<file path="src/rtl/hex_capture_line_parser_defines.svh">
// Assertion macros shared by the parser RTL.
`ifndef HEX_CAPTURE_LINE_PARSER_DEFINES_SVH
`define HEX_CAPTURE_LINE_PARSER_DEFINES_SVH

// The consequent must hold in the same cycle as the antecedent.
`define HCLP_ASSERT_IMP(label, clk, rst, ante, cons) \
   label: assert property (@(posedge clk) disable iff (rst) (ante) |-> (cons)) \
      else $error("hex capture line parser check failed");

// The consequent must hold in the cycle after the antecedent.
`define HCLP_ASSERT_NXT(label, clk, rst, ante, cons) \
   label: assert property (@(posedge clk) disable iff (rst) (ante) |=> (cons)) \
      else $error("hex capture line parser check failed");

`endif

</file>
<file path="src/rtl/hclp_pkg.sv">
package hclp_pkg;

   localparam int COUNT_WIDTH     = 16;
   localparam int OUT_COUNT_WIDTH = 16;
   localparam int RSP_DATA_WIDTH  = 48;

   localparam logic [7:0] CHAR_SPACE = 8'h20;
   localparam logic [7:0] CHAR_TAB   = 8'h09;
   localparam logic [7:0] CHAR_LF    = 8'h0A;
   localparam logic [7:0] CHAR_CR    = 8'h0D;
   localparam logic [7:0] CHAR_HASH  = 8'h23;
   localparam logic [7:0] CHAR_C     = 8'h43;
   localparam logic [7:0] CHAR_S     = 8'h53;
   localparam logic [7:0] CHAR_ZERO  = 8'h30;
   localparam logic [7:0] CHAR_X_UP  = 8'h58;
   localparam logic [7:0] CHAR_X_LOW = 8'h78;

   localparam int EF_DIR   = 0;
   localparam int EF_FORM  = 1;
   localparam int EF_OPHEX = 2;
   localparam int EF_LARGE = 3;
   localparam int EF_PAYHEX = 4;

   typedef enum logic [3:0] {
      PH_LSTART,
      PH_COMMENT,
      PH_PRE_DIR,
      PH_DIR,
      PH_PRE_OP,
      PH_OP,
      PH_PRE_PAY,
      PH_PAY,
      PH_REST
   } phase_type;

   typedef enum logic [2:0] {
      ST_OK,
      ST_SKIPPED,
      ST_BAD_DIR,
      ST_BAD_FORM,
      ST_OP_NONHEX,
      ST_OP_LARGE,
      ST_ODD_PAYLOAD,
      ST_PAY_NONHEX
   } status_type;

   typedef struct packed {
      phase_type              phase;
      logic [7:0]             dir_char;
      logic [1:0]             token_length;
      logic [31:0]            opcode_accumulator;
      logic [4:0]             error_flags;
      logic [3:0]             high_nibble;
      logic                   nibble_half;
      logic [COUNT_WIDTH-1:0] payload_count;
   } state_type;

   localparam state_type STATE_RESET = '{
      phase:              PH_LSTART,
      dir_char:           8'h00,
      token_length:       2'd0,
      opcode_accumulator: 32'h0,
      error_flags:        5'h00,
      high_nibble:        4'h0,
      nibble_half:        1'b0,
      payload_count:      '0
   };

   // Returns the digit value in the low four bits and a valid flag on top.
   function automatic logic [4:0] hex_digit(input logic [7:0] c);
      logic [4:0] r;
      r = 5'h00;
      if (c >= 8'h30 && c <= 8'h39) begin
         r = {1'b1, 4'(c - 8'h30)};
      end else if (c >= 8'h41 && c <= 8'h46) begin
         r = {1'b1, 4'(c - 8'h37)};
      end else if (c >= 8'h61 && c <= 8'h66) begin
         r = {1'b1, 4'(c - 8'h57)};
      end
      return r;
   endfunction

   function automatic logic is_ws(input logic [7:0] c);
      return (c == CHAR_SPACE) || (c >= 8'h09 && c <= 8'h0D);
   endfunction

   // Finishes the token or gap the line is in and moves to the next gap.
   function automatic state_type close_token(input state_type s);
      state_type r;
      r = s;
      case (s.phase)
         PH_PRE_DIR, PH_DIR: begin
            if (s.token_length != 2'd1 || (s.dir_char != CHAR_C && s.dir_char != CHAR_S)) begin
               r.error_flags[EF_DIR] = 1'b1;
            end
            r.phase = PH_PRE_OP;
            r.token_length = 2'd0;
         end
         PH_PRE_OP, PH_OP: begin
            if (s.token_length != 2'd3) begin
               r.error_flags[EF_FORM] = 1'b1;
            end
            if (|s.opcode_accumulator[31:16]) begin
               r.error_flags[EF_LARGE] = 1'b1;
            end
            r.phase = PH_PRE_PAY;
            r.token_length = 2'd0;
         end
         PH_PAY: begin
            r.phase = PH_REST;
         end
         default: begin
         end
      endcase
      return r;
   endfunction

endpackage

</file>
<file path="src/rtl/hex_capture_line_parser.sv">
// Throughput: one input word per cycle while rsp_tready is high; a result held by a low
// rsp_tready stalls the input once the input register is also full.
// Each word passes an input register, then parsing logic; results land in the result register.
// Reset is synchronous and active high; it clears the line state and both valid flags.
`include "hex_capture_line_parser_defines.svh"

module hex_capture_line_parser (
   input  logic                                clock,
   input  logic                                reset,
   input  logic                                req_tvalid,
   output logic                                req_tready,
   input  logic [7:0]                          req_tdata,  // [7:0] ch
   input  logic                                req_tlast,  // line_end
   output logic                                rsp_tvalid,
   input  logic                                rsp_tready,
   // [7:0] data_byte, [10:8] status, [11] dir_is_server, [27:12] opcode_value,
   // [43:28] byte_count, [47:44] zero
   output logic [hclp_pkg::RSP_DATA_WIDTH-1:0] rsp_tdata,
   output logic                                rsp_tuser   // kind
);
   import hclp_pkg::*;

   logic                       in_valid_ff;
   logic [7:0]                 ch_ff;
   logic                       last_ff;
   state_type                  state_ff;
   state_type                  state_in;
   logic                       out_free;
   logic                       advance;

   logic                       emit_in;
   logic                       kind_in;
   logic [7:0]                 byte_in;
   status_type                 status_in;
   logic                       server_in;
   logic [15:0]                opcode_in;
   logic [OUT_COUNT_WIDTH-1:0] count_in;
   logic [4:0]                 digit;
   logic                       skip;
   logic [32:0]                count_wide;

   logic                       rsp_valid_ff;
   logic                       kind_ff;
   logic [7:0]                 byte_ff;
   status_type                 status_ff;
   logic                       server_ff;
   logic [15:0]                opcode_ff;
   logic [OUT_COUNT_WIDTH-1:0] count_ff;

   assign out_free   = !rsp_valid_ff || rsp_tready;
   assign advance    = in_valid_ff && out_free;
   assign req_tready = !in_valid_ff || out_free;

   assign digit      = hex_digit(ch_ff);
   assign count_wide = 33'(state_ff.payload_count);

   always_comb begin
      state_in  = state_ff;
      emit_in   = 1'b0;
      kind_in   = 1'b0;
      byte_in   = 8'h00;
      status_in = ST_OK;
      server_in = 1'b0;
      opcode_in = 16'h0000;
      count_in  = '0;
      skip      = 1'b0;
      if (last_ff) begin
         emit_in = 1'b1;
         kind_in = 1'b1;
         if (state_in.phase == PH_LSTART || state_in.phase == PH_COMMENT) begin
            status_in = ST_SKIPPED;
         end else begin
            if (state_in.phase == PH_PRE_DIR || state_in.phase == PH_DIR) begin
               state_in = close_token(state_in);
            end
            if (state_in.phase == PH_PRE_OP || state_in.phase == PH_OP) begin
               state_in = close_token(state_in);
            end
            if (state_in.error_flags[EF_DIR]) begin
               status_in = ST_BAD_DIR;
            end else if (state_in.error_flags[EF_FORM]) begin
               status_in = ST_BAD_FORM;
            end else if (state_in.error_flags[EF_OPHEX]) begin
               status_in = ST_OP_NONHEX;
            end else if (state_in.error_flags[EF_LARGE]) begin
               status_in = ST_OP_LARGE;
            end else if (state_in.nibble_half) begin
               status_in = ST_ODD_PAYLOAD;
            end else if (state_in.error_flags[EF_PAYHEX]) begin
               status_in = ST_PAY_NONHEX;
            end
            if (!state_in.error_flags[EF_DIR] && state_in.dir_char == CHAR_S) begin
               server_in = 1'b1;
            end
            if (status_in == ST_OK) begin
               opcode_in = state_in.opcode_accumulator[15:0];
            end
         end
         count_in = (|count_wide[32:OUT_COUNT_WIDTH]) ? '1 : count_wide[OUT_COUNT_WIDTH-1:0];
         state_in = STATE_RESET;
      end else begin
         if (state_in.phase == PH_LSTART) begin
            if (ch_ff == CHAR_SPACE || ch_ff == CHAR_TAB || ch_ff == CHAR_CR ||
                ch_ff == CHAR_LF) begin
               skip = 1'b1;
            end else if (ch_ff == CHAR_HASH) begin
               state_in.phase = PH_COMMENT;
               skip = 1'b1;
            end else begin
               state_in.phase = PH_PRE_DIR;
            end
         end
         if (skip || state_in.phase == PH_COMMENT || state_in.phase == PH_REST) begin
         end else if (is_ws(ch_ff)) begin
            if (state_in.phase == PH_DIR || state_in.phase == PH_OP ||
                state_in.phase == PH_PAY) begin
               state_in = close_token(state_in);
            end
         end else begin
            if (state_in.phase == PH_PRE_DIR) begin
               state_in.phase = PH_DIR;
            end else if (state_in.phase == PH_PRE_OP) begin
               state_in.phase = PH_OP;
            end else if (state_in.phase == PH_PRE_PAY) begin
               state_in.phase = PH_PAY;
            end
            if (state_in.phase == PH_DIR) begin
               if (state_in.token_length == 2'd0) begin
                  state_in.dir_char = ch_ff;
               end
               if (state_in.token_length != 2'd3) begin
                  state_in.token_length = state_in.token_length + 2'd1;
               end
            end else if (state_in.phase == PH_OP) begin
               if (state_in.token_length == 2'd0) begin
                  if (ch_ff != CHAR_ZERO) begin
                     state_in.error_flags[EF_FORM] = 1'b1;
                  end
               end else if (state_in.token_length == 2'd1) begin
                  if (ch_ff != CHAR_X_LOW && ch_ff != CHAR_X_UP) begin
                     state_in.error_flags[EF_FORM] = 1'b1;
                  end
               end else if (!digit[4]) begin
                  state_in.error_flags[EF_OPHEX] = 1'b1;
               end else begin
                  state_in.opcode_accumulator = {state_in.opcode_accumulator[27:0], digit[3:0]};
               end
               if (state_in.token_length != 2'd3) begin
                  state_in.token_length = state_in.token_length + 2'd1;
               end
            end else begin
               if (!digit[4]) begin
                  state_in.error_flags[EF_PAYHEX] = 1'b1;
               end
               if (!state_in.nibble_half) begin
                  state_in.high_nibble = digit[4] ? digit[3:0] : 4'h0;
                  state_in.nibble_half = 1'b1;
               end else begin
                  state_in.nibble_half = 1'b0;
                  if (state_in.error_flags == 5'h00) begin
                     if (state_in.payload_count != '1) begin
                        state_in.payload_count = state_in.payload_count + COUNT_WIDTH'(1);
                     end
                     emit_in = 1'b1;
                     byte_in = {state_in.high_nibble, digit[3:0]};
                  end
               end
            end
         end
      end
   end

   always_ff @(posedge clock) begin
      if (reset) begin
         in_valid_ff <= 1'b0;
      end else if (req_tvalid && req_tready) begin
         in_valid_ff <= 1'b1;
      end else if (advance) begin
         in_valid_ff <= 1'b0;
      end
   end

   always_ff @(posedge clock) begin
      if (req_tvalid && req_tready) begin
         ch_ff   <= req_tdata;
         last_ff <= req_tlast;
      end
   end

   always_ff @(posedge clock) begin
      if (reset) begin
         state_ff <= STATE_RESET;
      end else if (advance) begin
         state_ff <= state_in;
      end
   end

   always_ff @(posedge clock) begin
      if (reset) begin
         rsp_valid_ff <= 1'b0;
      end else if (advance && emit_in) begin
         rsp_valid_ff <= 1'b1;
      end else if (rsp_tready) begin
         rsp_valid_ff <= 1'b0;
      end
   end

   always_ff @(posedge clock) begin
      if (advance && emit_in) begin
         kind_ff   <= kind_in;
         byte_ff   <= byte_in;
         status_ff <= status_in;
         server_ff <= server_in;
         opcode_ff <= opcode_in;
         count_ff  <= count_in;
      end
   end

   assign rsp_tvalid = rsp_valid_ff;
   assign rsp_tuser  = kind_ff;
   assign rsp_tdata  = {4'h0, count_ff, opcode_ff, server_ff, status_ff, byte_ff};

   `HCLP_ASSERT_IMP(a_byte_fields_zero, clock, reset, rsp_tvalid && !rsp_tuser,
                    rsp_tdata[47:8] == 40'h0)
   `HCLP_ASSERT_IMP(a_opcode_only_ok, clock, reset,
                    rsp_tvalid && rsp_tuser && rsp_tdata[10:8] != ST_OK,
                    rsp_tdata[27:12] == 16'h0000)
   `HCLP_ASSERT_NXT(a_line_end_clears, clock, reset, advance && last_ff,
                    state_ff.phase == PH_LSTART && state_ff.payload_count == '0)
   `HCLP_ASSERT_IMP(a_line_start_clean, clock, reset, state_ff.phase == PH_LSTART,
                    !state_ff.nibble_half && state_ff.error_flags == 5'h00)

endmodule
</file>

•••••

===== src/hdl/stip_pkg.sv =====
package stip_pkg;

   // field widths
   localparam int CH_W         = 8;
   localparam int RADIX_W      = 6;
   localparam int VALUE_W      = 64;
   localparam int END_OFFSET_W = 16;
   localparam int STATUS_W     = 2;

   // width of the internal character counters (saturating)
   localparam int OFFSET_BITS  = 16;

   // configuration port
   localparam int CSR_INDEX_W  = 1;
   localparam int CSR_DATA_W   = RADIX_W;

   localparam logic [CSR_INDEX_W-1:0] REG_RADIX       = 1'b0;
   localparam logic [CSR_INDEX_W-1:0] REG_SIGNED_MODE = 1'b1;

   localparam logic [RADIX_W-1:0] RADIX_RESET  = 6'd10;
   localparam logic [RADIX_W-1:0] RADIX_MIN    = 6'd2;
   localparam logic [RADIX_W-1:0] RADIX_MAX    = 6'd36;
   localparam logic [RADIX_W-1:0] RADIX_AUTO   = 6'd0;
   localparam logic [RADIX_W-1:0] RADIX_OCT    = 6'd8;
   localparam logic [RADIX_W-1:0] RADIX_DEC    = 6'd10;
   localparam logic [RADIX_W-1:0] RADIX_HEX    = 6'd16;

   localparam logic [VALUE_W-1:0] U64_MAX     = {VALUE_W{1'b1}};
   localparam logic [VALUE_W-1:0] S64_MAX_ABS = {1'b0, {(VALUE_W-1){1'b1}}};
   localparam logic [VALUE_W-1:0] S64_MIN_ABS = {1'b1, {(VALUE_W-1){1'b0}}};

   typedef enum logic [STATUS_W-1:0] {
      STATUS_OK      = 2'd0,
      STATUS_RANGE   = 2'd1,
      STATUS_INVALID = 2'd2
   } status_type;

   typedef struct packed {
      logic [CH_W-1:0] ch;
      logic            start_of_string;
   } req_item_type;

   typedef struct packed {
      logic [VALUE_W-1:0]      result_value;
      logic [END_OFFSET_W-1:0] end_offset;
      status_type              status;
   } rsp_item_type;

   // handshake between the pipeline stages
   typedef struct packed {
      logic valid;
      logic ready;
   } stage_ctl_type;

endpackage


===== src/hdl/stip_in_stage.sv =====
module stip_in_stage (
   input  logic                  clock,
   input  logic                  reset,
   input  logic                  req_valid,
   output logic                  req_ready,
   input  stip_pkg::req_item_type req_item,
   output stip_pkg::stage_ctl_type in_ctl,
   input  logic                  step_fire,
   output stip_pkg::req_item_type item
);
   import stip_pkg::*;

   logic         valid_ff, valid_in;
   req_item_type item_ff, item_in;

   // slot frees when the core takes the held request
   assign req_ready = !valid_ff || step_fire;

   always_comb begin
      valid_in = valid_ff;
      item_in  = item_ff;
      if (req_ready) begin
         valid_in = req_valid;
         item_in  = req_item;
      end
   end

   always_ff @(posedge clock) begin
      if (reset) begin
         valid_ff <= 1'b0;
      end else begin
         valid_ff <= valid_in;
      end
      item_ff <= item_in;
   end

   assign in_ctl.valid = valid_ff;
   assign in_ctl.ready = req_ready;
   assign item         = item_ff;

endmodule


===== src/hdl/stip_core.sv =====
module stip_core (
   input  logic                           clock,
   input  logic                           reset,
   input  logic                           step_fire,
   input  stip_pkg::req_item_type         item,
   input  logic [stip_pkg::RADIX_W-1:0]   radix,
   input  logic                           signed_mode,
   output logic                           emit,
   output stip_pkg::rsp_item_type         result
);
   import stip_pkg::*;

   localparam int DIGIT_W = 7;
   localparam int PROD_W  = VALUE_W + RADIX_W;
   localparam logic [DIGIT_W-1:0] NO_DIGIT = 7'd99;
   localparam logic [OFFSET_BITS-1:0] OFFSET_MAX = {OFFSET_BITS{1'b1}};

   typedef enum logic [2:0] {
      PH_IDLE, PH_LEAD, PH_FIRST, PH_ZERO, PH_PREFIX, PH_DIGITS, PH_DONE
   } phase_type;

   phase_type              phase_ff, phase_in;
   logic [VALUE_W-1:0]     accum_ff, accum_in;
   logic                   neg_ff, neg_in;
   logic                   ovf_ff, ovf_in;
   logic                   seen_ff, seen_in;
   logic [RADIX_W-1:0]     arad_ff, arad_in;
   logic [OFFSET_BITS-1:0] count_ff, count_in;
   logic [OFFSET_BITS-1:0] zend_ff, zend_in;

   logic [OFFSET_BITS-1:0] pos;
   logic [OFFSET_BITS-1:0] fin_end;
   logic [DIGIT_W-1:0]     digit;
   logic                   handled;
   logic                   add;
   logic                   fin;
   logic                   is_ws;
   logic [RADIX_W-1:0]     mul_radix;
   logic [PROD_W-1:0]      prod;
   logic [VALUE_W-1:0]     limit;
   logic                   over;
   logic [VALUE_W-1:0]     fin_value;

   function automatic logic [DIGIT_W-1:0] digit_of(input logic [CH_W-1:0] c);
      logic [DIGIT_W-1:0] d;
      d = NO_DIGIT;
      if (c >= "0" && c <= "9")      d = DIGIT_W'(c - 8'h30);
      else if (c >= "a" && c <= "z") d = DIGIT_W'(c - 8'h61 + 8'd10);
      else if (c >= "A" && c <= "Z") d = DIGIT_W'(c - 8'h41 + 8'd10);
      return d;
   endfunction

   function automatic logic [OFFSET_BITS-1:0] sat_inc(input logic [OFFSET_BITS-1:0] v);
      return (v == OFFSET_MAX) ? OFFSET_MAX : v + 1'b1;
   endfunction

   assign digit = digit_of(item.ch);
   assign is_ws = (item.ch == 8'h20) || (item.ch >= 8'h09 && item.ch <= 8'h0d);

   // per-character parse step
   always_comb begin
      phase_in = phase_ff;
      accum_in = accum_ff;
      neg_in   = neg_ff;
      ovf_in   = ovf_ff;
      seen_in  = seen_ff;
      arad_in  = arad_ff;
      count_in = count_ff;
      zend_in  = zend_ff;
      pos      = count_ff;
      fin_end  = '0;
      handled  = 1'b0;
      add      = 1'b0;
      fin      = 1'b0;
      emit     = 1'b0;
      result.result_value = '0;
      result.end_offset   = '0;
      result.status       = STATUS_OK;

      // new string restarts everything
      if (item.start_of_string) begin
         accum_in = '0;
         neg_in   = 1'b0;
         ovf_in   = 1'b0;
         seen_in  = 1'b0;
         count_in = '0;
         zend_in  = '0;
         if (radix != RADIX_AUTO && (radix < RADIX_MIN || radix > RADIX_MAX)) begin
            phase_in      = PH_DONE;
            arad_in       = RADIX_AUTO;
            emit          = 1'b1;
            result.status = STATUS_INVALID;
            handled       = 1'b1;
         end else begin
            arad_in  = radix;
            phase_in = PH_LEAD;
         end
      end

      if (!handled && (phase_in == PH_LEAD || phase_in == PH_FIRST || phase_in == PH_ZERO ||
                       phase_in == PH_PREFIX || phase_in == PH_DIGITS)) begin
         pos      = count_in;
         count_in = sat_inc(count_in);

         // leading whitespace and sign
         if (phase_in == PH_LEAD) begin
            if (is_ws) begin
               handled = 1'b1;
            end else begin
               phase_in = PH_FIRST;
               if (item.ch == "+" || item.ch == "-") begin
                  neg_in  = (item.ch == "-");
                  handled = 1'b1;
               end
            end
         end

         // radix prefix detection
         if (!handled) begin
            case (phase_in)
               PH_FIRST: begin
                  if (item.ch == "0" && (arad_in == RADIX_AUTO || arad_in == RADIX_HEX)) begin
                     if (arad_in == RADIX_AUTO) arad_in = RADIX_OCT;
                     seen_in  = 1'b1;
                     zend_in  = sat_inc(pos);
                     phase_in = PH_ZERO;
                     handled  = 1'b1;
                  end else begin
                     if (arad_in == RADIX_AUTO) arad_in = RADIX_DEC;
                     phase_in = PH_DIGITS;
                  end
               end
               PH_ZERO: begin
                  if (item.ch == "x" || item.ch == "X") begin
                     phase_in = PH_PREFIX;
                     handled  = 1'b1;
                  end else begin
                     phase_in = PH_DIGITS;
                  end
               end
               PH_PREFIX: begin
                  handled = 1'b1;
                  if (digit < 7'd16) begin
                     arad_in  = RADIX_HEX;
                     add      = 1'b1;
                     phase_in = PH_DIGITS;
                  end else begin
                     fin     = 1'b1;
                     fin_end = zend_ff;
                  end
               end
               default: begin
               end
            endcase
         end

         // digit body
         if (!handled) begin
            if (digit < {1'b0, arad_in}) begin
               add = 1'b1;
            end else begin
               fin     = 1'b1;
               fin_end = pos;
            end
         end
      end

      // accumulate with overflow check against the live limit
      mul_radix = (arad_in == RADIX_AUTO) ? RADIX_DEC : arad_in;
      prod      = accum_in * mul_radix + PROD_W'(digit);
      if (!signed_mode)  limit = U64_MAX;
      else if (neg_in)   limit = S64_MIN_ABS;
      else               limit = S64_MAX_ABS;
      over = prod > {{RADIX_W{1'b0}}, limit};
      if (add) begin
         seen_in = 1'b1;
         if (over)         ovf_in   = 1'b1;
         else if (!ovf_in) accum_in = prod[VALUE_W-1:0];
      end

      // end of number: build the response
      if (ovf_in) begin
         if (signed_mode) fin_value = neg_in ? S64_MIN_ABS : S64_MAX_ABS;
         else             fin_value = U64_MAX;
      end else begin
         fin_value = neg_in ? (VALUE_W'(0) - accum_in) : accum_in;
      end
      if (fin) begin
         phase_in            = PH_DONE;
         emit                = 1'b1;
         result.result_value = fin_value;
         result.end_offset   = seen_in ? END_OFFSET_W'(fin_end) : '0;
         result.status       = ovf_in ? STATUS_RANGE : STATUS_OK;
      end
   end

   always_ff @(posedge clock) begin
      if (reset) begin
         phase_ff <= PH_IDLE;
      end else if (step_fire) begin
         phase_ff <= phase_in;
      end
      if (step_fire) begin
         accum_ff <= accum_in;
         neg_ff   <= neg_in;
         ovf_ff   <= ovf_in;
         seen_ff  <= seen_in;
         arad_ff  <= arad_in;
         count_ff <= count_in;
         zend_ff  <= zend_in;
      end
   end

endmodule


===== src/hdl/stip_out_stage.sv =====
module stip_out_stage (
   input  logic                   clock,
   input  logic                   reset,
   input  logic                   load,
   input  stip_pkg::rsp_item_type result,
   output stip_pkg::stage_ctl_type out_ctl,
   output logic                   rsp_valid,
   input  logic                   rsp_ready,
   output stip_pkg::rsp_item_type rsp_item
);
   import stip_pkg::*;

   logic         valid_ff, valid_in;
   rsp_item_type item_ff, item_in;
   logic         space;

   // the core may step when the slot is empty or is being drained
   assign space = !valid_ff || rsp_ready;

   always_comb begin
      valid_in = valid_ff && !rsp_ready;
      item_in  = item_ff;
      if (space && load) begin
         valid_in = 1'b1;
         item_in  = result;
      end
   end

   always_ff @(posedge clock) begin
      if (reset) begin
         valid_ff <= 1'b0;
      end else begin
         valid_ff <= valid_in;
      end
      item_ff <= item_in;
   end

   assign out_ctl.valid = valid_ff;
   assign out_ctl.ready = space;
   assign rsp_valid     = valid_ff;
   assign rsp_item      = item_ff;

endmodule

•••••

Filter the records above for the string "antecedent" and copy each matching line.

Exercise result -
// The consequent must hold in the same cycle as the antecedent.
// The consequent must hold in the cycle after the antecedent.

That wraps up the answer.